▶ [Your task]
Your answer should be each line of the entries that contains the word "busy", copied in full.

▶ [Records supplied]
*** Begin section ***

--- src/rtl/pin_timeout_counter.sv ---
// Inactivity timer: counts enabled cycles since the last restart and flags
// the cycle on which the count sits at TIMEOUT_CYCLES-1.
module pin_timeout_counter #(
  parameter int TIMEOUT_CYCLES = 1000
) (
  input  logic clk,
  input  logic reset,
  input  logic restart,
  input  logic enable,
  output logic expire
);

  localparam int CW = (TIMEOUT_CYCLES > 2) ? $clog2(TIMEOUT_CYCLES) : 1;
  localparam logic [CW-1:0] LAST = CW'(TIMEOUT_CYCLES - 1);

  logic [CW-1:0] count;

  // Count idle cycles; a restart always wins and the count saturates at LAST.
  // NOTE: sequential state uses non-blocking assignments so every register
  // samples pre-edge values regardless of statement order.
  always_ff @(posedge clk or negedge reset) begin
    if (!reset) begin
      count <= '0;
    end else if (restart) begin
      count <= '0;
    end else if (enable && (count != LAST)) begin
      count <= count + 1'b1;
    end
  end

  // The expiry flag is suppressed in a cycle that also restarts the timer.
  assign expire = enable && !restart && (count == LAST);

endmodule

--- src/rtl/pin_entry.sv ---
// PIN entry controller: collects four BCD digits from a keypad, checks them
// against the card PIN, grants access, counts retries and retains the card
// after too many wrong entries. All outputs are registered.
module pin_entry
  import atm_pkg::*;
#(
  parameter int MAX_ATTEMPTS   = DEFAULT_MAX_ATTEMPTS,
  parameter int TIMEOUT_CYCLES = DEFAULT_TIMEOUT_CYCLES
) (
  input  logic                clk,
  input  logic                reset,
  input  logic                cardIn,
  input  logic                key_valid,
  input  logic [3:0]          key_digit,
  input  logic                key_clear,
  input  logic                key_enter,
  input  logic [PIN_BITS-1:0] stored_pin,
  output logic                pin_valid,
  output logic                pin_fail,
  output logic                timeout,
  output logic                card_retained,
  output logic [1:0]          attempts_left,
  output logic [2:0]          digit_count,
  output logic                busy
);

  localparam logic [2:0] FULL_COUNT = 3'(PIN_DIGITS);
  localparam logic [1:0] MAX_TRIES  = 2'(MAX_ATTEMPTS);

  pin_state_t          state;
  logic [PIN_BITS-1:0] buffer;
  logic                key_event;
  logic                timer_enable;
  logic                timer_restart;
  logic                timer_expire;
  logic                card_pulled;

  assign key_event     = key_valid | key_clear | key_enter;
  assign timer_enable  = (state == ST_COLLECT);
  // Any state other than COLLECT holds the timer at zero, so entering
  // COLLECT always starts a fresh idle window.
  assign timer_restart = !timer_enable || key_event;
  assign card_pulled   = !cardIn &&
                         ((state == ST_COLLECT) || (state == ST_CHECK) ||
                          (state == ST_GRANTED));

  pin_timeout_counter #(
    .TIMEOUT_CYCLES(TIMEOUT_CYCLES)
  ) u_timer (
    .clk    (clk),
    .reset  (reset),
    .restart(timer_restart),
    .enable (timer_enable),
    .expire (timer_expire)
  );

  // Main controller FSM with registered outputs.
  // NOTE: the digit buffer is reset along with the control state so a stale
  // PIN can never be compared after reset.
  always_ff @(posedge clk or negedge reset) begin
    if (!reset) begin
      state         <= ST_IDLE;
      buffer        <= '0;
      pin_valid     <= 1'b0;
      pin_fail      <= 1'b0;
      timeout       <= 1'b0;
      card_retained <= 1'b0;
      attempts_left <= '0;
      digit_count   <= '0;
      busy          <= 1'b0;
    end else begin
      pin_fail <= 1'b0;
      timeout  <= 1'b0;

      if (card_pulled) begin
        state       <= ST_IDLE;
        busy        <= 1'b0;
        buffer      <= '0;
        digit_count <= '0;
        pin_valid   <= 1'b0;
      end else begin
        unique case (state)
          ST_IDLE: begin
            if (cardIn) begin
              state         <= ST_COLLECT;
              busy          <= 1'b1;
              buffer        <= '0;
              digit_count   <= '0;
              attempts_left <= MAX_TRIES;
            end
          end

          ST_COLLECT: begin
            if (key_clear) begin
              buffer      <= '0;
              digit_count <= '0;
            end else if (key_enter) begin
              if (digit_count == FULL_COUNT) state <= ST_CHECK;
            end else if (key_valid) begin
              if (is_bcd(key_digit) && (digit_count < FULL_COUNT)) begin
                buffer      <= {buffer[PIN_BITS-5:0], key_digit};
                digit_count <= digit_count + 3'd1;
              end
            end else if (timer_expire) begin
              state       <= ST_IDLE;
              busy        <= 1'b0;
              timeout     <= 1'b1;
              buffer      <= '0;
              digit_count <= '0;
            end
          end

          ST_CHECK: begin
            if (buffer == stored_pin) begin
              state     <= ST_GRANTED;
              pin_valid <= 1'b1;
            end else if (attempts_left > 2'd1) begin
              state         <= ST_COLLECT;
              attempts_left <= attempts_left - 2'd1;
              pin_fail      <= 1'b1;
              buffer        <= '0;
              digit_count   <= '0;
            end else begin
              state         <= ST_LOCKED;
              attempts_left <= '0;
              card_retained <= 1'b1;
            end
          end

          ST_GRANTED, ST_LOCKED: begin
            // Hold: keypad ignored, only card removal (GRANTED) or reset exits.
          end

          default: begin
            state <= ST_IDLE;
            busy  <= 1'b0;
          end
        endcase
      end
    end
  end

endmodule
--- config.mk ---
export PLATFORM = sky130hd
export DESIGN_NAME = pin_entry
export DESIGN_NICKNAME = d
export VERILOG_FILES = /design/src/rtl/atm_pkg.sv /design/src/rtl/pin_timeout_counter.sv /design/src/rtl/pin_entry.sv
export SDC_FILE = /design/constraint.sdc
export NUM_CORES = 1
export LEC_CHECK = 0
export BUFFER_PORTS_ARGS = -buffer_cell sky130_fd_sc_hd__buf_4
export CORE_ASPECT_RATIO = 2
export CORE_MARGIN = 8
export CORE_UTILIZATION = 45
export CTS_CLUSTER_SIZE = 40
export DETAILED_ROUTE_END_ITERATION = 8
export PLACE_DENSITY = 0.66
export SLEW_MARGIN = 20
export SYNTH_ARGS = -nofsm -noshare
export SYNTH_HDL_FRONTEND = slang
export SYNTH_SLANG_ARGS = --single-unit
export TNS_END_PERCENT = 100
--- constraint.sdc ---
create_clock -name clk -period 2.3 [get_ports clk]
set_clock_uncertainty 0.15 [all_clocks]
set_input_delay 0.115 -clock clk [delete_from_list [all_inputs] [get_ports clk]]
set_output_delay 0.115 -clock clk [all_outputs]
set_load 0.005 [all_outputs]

*** End section ***

▶ [Written solution]
  output logic                busy
      busy          <= 1'b0;
        busy        <= 1'b0;
              busy          <= 1'b1;
              busy        <= 1'b0;
            busy  <= 1'b0;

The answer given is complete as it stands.